Zapisz się do newslettera

Dobry przykład

Reklama

„Księże Biskupie, dałeś nam wszystkim dobry przykład, byśmy umieli rezygnować z tego, co nam inni dają, pomagając w ten sposób zdolnym młodym ludziom, którzy są przyszłością tego kraju i Kościoła. Dziękuję ci, że powołałeś fundację i zechciałeś zarazić swoją miłością innych ludzi, którzy też chcą pomagać” - mówił ks. Andrzej Kołodziejczyk, wicedyrektor Caritas, rozpoczynając spotkanie. Ksiądz Biskup w swym wystąpieniu podkreślał, że sprawa młodych ludzi z ubogich rodzin jest mu szczególnie bliska. Styka się z tym tematem, wizytując parafie i szkoły w diecezji. „Moim marzeniem jest, by w przyszłości stypendiów mogło być 253, tyle, ile jest w diecezji parafii. Chciałbym jak najwięcej pomóc, by tak wielkiego skarbu narodowego, jakim są młode talenty, nie zmarnować. Jestem przekonany, że z waszymi talentami, z waszą pilnością naprawdę jesteście wielką nadzieją dla świata i Kościoła” - mówił Ksiądz Biskup. I zachęcał sponsorów, by poszli za przykładem Stanisława Niedbalca, dyrektora Zielonogórskiego Zakładu Górnictwa, Nafty i Gazu, który w tym roku znacznie zasilił konto diecezjalnego funduszu. Pytani o pomysł stypendiów proboszczowie, którzy przyjechali na spotkanie ze swoimi podopiecznymi i którzy nadzorują wypłatę stypendiów, jednogłośnie wychwalają ideę. Są dumni ze swoich stypendystów. „To bardzo ważna inicjatywa.
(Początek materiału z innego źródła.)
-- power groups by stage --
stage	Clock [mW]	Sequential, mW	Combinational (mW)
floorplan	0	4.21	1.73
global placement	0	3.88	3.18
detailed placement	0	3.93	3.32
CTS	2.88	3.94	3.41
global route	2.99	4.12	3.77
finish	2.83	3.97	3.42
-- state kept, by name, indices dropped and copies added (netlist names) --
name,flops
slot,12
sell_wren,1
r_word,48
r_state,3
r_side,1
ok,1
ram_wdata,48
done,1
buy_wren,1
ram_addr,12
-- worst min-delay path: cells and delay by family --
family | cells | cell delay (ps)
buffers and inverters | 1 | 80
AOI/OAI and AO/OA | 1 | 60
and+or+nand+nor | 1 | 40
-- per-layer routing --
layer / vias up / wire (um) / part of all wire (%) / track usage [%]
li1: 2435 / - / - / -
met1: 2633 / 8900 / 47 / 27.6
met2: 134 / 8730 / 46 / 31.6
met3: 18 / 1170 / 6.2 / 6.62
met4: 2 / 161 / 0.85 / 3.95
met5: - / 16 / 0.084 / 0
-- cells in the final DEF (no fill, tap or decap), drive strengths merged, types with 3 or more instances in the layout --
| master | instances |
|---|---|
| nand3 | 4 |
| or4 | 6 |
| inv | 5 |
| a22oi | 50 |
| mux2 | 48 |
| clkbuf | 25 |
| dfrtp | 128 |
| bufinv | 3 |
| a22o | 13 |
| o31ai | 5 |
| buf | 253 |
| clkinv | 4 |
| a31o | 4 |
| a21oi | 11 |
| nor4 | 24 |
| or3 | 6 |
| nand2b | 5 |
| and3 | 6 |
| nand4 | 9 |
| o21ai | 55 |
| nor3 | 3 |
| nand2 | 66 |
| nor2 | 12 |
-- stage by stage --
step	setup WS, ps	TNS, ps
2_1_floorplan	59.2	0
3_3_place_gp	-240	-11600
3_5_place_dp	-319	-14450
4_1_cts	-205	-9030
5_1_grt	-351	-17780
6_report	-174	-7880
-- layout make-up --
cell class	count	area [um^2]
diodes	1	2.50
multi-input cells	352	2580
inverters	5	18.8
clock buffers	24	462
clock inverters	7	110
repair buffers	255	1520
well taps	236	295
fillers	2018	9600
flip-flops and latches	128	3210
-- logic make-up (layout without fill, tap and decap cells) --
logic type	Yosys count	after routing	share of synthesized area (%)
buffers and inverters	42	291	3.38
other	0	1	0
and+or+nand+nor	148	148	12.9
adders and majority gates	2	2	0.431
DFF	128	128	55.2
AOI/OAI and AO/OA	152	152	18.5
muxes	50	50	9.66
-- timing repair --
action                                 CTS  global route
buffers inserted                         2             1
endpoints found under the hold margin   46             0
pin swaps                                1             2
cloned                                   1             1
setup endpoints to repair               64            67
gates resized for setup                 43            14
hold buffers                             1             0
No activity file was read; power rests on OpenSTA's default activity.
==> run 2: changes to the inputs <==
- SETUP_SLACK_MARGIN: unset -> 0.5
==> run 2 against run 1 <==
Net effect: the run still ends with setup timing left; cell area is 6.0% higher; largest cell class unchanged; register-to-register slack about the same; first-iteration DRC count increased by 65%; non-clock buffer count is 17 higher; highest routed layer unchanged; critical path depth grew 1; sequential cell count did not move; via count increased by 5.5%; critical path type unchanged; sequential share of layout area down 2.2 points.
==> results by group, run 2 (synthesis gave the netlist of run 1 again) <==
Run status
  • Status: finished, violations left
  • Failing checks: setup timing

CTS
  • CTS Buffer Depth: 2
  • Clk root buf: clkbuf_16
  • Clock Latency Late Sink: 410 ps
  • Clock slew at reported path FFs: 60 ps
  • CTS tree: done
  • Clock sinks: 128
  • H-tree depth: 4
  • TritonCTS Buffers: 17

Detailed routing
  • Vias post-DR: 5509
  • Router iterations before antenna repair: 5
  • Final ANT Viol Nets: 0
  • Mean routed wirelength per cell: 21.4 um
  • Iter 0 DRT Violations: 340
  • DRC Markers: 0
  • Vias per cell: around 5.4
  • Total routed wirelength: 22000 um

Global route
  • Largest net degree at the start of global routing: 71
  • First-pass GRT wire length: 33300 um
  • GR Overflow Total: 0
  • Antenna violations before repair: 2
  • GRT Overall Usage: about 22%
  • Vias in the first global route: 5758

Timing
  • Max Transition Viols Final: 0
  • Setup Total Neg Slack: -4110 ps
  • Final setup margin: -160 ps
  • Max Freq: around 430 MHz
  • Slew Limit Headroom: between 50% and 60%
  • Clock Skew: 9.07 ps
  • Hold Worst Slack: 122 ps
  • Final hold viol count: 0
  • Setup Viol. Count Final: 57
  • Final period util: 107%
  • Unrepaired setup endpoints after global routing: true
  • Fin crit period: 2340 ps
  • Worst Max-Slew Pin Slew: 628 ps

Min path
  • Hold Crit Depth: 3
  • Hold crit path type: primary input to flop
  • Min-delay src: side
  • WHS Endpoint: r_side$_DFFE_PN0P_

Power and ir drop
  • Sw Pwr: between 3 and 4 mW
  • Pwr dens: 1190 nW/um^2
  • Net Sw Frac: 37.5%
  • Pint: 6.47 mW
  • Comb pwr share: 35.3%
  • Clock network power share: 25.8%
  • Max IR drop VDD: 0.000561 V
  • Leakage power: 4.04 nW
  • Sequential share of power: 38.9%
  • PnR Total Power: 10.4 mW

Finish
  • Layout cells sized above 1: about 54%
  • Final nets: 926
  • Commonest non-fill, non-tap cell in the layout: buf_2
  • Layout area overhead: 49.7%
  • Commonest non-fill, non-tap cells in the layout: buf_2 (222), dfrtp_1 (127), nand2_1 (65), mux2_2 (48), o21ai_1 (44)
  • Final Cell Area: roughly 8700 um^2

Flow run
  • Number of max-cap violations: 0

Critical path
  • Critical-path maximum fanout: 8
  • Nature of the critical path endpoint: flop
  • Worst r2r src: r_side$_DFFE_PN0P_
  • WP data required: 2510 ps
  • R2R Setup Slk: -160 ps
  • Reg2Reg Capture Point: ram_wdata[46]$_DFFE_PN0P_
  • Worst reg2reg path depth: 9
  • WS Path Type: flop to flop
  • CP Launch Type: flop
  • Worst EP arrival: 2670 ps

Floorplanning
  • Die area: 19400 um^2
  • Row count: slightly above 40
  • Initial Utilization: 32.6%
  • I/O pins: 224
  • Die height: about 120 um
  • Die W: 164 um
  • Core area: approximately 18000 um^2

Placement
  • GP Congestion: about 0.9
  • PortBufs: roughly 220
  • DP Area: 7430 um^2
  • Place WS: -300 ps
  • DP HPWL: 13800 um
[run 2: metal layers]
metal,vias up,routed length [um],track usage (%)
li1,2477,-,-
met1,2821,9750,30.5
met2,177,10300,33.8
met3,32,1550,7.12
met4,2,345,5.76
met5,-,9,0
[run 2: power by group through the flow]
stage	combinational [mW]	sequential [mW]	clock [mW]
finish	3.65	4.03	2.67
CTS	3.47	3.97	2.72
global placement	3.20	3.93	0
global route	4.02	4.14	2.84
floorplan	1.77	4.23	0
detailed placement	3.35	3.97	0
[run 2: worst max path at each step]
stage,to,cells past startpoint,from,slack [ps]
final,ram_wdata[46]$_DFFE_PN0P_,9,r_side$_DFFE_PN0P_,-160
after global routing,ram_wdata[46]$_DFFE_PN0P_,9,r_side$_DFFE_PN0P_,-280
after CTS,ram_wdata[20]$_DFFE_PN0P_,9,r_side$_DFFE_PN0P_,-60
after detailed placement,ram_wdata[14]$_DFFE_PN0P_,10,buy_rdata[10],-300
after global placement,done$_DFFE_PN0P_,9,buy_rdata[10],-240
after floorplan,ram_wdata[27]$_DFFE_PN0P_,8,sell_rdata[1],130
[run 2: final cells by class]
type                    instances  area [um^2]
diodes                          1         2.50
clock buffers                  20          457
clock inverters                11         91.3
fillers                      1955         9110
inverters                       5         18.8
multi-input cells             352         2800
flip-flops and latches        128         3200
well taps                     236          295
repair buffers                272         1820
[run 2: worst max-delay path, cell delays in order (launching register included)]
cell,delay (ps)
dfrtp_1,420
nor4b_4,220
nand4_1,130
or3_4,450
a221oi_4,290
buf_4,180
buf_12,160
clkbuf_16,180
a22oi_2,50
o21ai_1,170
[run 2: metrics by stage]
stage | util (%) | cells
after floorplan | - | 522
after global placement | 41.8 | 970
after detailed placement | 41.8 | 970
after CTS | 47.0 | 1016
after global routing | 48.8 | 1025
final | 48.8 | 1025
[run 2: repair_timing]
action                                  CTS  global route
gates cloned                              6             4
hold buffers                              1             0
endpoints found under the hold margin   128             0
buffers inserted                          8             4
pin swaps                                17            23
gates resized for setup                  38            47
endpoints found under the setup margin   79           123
Mamy coś konkretnego do zaoferowania swoim parafianom” - podkreślają. Ks. Marek Walczak, proboszcz z parafii pw. św. Jana Chrzciciela w Międzyrzeczu, mówi, że już teraz urywają się telefony ze szkół i od osób prywatnych w sprawie składania wniosków na rok następny.

Dzień Dziecka

Po twarzach stypendystów widać było, że to spotkanie i przynależność do tej grupy to rzecz ważna. Karolina Ciesielska z Kowalewa na laurce, którą wręczyła Księdzu Biskupowi, napisała: „Chciałabym serdecznie podziękować za przyznanie mi stypendium, przez które mogę pogłębiać swoją wiedzę. Będę dalej starała się osiągać takie wyniki jak dotychczas, a nawet lepsze”. Przyznana pomoc mobilizuje. Wszyscy zapytani o stypendia młodzi ludzie podkreślali, że będą starać się ze wszystkich sił, by wynikami w nauce zapracować na kontynuowanie stypendium. Zebranym na sali przypominano nieustannie, że stypendyści to wyjątkowi młodzi ludzie, którzy noszą w sobie talenty i warto pomóc im w ich rozmnażaniu. Niektórzy z nich pochodzą z rodzin dysfunkcyjnych, inni mają kochanych rodziców, ale nie stać ich na naukę dzieci. „Czuję wielką wdzięczność dla Księdza Biskupa, bo tak jak mówił, na popegeerowskich wsiach dzieci nie mają funduszy, żeby się kształcić, a to, co nam zaproponowano, to święta inicjatywa” - mówi Roman Szerwiński z Dobiegniewa, tata Karoliny. Karolinę gry na organach uczy pani od muzyki. Ale muzyka to nie jedyna pasja tej jedenastolatki. „Lubię też język polski i przyrodę. Dzięki stypendium spełniły się moje marzenia” - zapewnia. Średnia z VI klasy Anny Zrobek to 5,1. Dziś jest w pierwszej kasie Gimnazjum nr 1 w Drezdenku i jednym tchem wymienia wychowanie fizyczne, język polski i historię jako swoje ulubione przedmioty. „Razem z rodzicami uzgodniliśmy, że stypendium zostanie przeznaczone na zakup komputera” - mówi.

Fundusz

Diecezjalny Fundusz Stypendialny został utworzony z inicjatywy bp. Adama Dyczkowskiego jesienią 2003 r. z okazji 70. rocznicy Jego urodzin, 25. rocznicy sakry biskupiej i 10. rocznicy pobytu w diecezji zielonogórsko-gorzowskiej. Ksiądz Biskup poprosił kapłanów w diecezji, aby zamiast prezentów zasilili finansowo Diecezjalny Fundusz Stypendialny. Środki finansowe funduszu pochodzą także ze zbiórki przeprowadzonej w Dniu Papieskim przy kościołach naszej diecezji i z ofiar księży oraz darowizn. Celem Funduszu jest wspieranie szczególnie zdolnych uczniów, którzy nie mogą rozwijać swoich uzdolnień z powodu trudnej sytuacji materialnej (poniżej minimum socjalnego). 60 stypendystów otrzymuje co miesiąc stypendium w wysokości 200 zł.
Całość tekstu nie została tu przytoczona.